Comissão aprova proposta que considera portador de tremor essencial grave como pessoa com deficiência
Projeto ainda será analisado pela Comissão de Constituição e Justiça e de Cidadania
A Comissão de Saúde da Câmara dos Deputados aprovou proposta que classifica os portadores de tremor essencial (TE) como pessoa com deficiência, desde que atendidos os requisitos previstos no Estatuto da Pessoa com Deficiência.
O texto define tremor essencial como doença neurológica caracterizada por um tremor incontrolável, que ocorre durante os movimentos e afeta diversas partes do corpo.
O texto aprovado é o substitutivo da relatora, deputada Flávia Morais (PDT-GO), ao Projeto de Lei 601/22, do deputado José Nelto (PP-GO).

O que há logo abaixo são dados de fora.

**config.mk**
```make
export PLATFORM = sky130hd
export DESIGN_NAME = ps2_host_command_transmitter
export DESIGN_NICKNAME = d
export VERILOG_FILES = /design/src/rtl/ps2_host_command_transmitter.sv
export SDC_FILE = /design/constraint.sdc
export NUM_CORES = 1
export LEC_CHECK = 0
export BUFFER_PORTS_ARGS = -buffer_cell sky130_fd_sc_hd__buf_2
export CAP_MARGIN = 10
export CORE_MARGIN = 4
export CORE_UTILIZATION = 30
export CTS_BUF_LIST = sky130_fd_sc_hd__clkbuf_8
export CTS_CLUSTER_DIAMETER = 120
export DETAILED_ROUTE_END_ITERATION = 6
export PLACE_DENSITY = 0.51
export SYNTH_ARGS = -nofsm -noshare
export SYNTH_HDL_FRONTEND = slang
export SYNTH_SLANG_ARGS = --single-unit
export TNS_END_PERCENT = 5
```
**constraint.sdc**
```tcl
create_clock -name i_clk -period 2.06 [get_ports i_clk]
set_input_delay 0.412 -clock i_clk [delete_from_list [all_inputs] [get_ports i_clk]]
set_output_delay 0.412 -clock i_clk [all_outputs]
set_load 0.02 [all_outputs]
```
**src/rtl/ps2_host_command_transmitter.sv**
```systemverilog
// ps2_host_command_transmitter
// Sends one command byte from the host to a PS/2 device. The open-drain clock
// and data lines are driven through output enables (1 = pull low). The host
// inhibits the clock and issues the start bit. It then shifts D0..D7, odd
// parity and stop on device clock falling edges. Finally it samples the
// device ACK and waits for the bus to go idle.
//
// Ports
//   i_clk          system clock
//   i_reset        synchronous reset, active low
//   i_tx_req       one-cycle request, i_tx_data captured on the same cycle
//   i_tx_data      command byte
//   o_tx_busy      transfer in flight (state != IDLE)
//   o_tx_done      one-cycle pulse, byte sent and ACK seen
//   o_tx_error     one-cycle pulse, NACK or timeout
//   i_ps2_clk_in   raw PS/2 clock line (asynchronous)
//   i_ps2_data_in  raw PS/2 data line (asynchronous)
//   o_ps2_clk_oe   1 = pull clock low
//   o_ps2_data_oe  1 = pull data low
//
// state     | meaning
// ----------+------------------------------------------------
// IDLE      | lines released, waiting for a request
// INHIBIT   | clock held low for INHIBIT_CYCLES
// START     | clock released, data pulled low (start bit)
// BITS      | data, parity and stop shifted out on device fe
// ACK       | next fe samples the device ACK
// WAIT_IDLE | wait for clock and data both high
module ps2_host_command_transmitter #(
  parameter int INHIBIT_CYCLES = 6000,
  parameter int TIMEOUT_CYCLES = 750000
) (
  input  logic       i_clk,
  input  logic       i_reset,
  input  logic       i_tx_req,
  input  logic [7:0] i_tx_data,
  output logic       o_tx_busy,
  output logic       o_tx_done,
  output logic       o_tx_error,
  input  logic       i_ps2_clk_in,
  input  logic       i_ps2_data_in,
  output logic       o_ps2_clk_oe,
  output logic       o_ps2_data_oe
);

  localparam int INH_W = (INHIBIT_CYCLES > 1) ? $clog2(INHIBIT_CYCLES) : 1;
  localparam int TMO_W = (TIMEOUT_CYCLES > 1) ? $clog2(TIMEOUT_CYCLES) : 1;
  localparam logic [INH_W-1:0] INH_LOAD = INH_W'(INHIBIT_CYCLES - 1);
  localparam logic [TMO_W-1:0] TMO_LOAD = TMO_W'(TIMEOUT_CYCLES - 1);

  typedef enum logic [2:0] {
    S_IDLE, S_INHIBIT, S_START, S_BITS, S_ACK, S_WAIT_IDLE
  } state_t;

  state_t             r_state, w_next;
  logic               r_tx_done, r_tx_error;
  logic               w_done_set, w_err_set;
  logic               r_clk_s1, r_clk_s2, r_clk_prev;
  logic               r_data_s1, r_data_s2;
  logic [8:0]         r_shift;
  logic [3:0]         r_bit_cnt;
  logic               r_data_oe_bit;
  logic [INH_W-1:0]   r_inh_cnt;
  logic [TMO_W-1:0]   r_tmo_cnt;
  logic               w_fe, w_accept, w_inh_end, w_tmo_active, w_tmo_hit;

  assign w_fe         = r_clk_prev & ~r_clk_s2;
  // A request arriving in the same cycle as a DONE/ERROR pulse is dropped so
  // completion and acceptance never coincide.
  assign w_accept     = (r_state == S_IDLE) & i_tx_req & ~r_tx_done & ~r_tx_error;
  assign w_inh_end    = (r_state == S_INHIBIT) & (r_inh_cnt == '0);
  assign w_tmo_active = (r_state == S_START) | (r_state == S_BITS) |
                        (r_state == S_ACK)   | (r_state == S_WAIT_IDLE);
  assign w_tmo_hit    = w_tmo_active & (r_tmo_cnt == '0);

  // State register
  always_ff @(posedge i_clk) begin
    if (!i_reset) begin
      r_state    <= S_IDLE;
      r_tx_done  <= 1'b0;
      r_tx_error <= 1'b0;
    end else begin
      r_state    <= w_next;
      r_tx_done  <= w_done_set;
      r_tx_error <= w_err_set;
    end
  end

  // Next-state logic; timeout takes priority over any line event
  always_comb begin
    w_next     = r_state;
    w_done_set = 1'b0;
    w_err_set  = 1'b0;
    case (r_state)
      S_IDLE:    if (w_accept) w_next = S_INHIBIT;
      S_INHIBIT: if (w_inh_end) w_next = S_START;
      S_START: begin
        if (w_tmo_hit) begin
          w_next    = S_IDLE;
          w_err_set = 1'b1;
        end else begin
          w_next = S_BITS;
        end
      end
      S_BITS: begin
        if (w_tmo_hit) begin
          w_next    = S_IDLE;
          w_err_set = 1'b1;
        end else if (w_fe && (r_bit_cnt == 4'd9)) begin
          w_next = S_ACK;
        end
      end
      S_ACK: begin
        if (w_tmo_hit) begin
          w_next    = S_IDLE;
          w_err_set = 1'b1;
        end else if (w_fe) begin
          if (!r_data_s2) begin
            w_next = S_WAIT_IDLE;
          end else begin
            w_next    = S_IDLE;
            w_err_set = 1'b1;
          end
        end
      end
      S_WAIT_IDLE: begin
        if (w_tmo_hit) begin
          w_next    = S_IDLE;
          w_err_set = 1'b1;
        end else if (r_clk_s2 && r_data_s2) begin
          w_next     = S_IDLE;
          w_done_set = 1'b1;
        end
      end
      default: w_next = S_IDLE;
    endcase
  end

  // Outputs
  always_comb begin
    o_tx_busy     = (r_state != S_IDLE);
    o_tx_done     = r_tx_done;
    o_tx_error    = r_tx_error;
    o_ps2_clk_oe  = (r_state == S_INHIBIT);
    o_ps2_data_oe = (r_state == S_START) | ((r_state == S_BITS) & r_data_oe_bit);
  end

  // Synchronizers, counters and shift register
  always_ff @(posedge i_clk) begin
    if (!i_reset) begin
      r_clk_s1      <= 1'b1;
      r_clk_s2      <= 1'b1;
      r_clk_prev    <= 1'b1;
      r_data_s1     <= 1'b1;
      r_data_s2     <= 1'b1;
      r_shift       <= '0;
      r_bit_cnt     <= '0;
      r_data_oe_bit <= 1'b0;
      r_inh_cnt     <= '0;
      r_tmo_cnt     <= '0;
    end else begin
      r_clk_s1   <= i_ps2_clk_in;
      r_clk_s2   <= r_clk_s1;
      r_clk_prev <= r_clk_s2;
      r_data_s1  <= i_ps2_data_in;
      r_data_s2  <= r_data_s1;

      if (w_accept) begin
        r_shift   <= {~^i_tx_data, i_tx_data};
        r_inh_cnt <= INH_LOAD;
      end else if ((r_state == S_INHIBIT) && (r_inh_cnt != '0)) begin
        r_inh_cnt <= r_inh_cnt - 1'b1;
      end

      // Entering START: arm the timeout and hold the start bit until the
      // first device falling edge.
      if (w_inh_end) begin
        r_tmo_cnt     <= TMO_LOAD;
        r_bit_cnt     <= '0;
        r_data_oe_bit <= 1'b1;
      end else if (w_tmo_active && (r_tmo_cnt != '0)) begin
        r_tmo_cnt <= r_tmo_cnt - 1'b1;
      end

      if ((r_state == S_BITS) && w_fe) begin
        r_bit_cnt <= r_bit_cnt + 1'b1;
        if (r_bit_cnt != 4'd9) begin
          r_data_oe_bit <= ~r_shift[0];
          r_shift       <= {1'b0, r_shift[8:1]};
        end else begin
          r_data_oe_bit <= 1'b0;
        end
      end
    end
  end

endmodule

```
==> results.md <==
- The number of distinct library cells after synthesis is 58.
- In the final layout, the multi-input gates occupy 1620 um2.
- The clock buffer count from CTS is 9.
- The most area-hungry cell type in the Yosys netlist is sky130_fd_sc_hd__dfxtp_1.
- Once the floorplan was initialized, standard cells occupied 31.2% of the core.
- In the post-synthesis netlist, the biggest area contributors are sky130_fd_sc_hd__dfxtp_1, sky130_fd_sc_hd__xor2_1, sky130_fd_sc_hd__nor2_1, sky130_fd_sc_hd__a21oi_1, sky130_fd_sc_hd__xnor2_1.
- The internal power of the cells is 1.79 mW.
- The number of instances on the worst hold path is 2.
- The initial antenna violation count came to 0.
- The floorplan die height is 106 um.
- The area of the die is around 11000 um2.
- During synthesis, Yosys emitted a total of 0 warnings.
- The layout has 967 filler cells.
- The number of slew-limit violations in the final report was 0.
- The critical register-to-register path startpoint is r_inh_cnt[1].
- The reg-to-reg critical path endpoint is r_inh_cnt[12].
- The worst setup path is captured at a flop.
- At the worst endpoint, the required time is 2.26 ns.
- In the synthesized netlist, mux cells make up 3.10% of the area.
- The die extent in x is 106 um.
- The global-route total usage across every layer is a little under an eighth.
- The count of pins on the block boundary is 18.
- The final number of hold-violating endpoints is 0.
- The clock period minus worst slack is between 1.5 and 2 ns.
- The compound-cell area share of the yosys netlist is between 10% and 20%.
- The category of the most critical setup path is flop to flop.
- Summing the areas of all fa, ha and maj instances in the mapped netlist gives 2.58% of the synthesized area.
- The total power draw is roughly 2.6 mW.
- The first-pass GRT wire length is 10800 um.
- In this run the tightest slew margin relative to its limit is 71.8%.
- The clock sink count is 57.
- The post-synthesis xor/xnor area fraction is 10.8%.
- The clock share of power is between 30% and 40%.
- After routing the design area is ~3400 um2.
- The congestion estimate from routability-driven global placement came to roughly 0.74.
- Among all flip-flop cells after synthesis, the most frequent one is sky130_fd_sc_hd__dfxtp_1.
- Setup total negative slack on the finished layout was measured at 0 ns.
- Entering global routing, the biggest net connects 22 pins.
- The number of global-route vias before repair is 2320.
- Sequential cells were found to cover between 30% and 40% of the synthesized design area.
- The worst hold path begins at i_ps2_clk_in.
- The number of iterations in the first detailed-routing pass is 4.
- STA classifies the critical path startpoint as a flop.
- At the later pin of the worst-skew pair, clock insertion delay measures between 0.3 and 0.4 ns.
- The tool flagged a number of max-cap violations equal to 0.
- TritonCTS built the clock tree.
- After clock tree synthesis, the repair step resized 0 gates.
- The wire length reported by the detailed router is approximately 6200 um.
- The count of routing violations after the opening detailed-route iteration is 142.
- The power density over cell area is 762 nW/um2.
- The worst hold slack after final layout is 0.261 ns.
- The minimum setup slack among reg-to-reg paths is 0.12 ns.
- The port buffer count is 17.
- The total congestion overflow after global routing is 0.
- The count of nets left with antenna violations once routing finished came out at 0.
- The class of the worst hold path is input pin to flop.
- In this run switching power makes up 29.8% of total power.
- The synthesized area is 2910 um2.
- CTS built an H-tree with a depth of 3.
- The static leakage power is 1.29 nW.
- The buffer levels on the longest clock path is 2.
- The period utilization is 94.4%.
- The worst-case vdd ir drop is 0.337 mV.
- For this run, the top clock speed supported by timing is 514 MHz.
- The transition time at the pin with the least slew margin is 0.421 ns.
- The portion of total power attributed to sequential cells is 47.6%.
- For this run, design rule violations remaining after detail routing come to 0.
- The total area inside the core boundary comes to 9330 um2.
- Setup repair after global routing left no endpoint under its margin.
- In the final layout, the share of cells above drive strength 1 is 19.2%.
- The mean routed wirelength per cell is 12.8 um.
- The net count of the finished layout is 375.
- Cells fill 36.0% of the core in the end.
- The fraction of registers with async set/reset is 0%.
- In this run the cell area measured after placement is 3210 um2.
- Setup violations remaining at the end of the flow were counted as 0.
- Dividing the synthesized area by the synthesized cell count gives 8.92 um2.
- The floorplan has 35 rows.
- The combinational share of power is between 10% and 20%.
- The vias after detailed routing is 2366.
- The capture endpoint of the worst hold path is r_clk_s1.
- After legalization and detailed placement, the total HPWL measured 4370 um.
- The number of cells on the worst reg-to-reg path is 7.
- The post-synthesis net count is 345.
- The combinational family with the most area after synthesis is simple AND/OR/NAND/NOR gates.
- The clock tree skew after final layout is roughly 0.0086 ns.
- The top cell type by area accounts for 39.3% of the synthesized area.
- The gate count after technology mapping is 326.
- The number of synthesized register bits is 57.
- CTS placed an instance of sky130_fd_sc_hd__clkbuf_8 at the clock tree root.
- In this run the worst path has a maximum fanout of 5.
- The number of antenna diodes in the final layout is 0.
- The number of enable-type register cells in the synthesized netlist is 0.
- The simple-gate share of the synthesized area is 23.0%.
- The register area is 1140 um2.
- Clock-pin slew was measured on the worst setup and hold paths at roughly 0.060 ns.
- The run finished with clean final reports.
- The arrival time of data at the critical path endpoint is 2.15 ns.
- Relative to the synthesized area, the layout overhead comes to 15.5%.
- The switching power is 0.762 mW.
- In the routed layout, each cell is associated on average with a via count of between 4 and 5.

A relatora acrescentou ao texto dispositivo prevendo que a medida contemplará somente o portador de tremor essencial com sintomas graves e incapacitantes, sendo necessária a avaliação biopsicossocial prévia como meio de prova.
“A sugestão se fez necessária, pois após consulta sobre especificidades do tremor essencial, verificou-se que a doença possui diferentes intensidades ao longo da vida”, disse. “Acrescenta-se, ainda, que casos sutis de TE não prejudicam de maneira significativa o desempenho das atividades, apenas os quadros mais graves”, concluiu Flávia Morais.
Tramitação
O projeto será ainda analisado, em caráter conclusivo, pela Comissão de Constituição e Justiça e de Cidadania.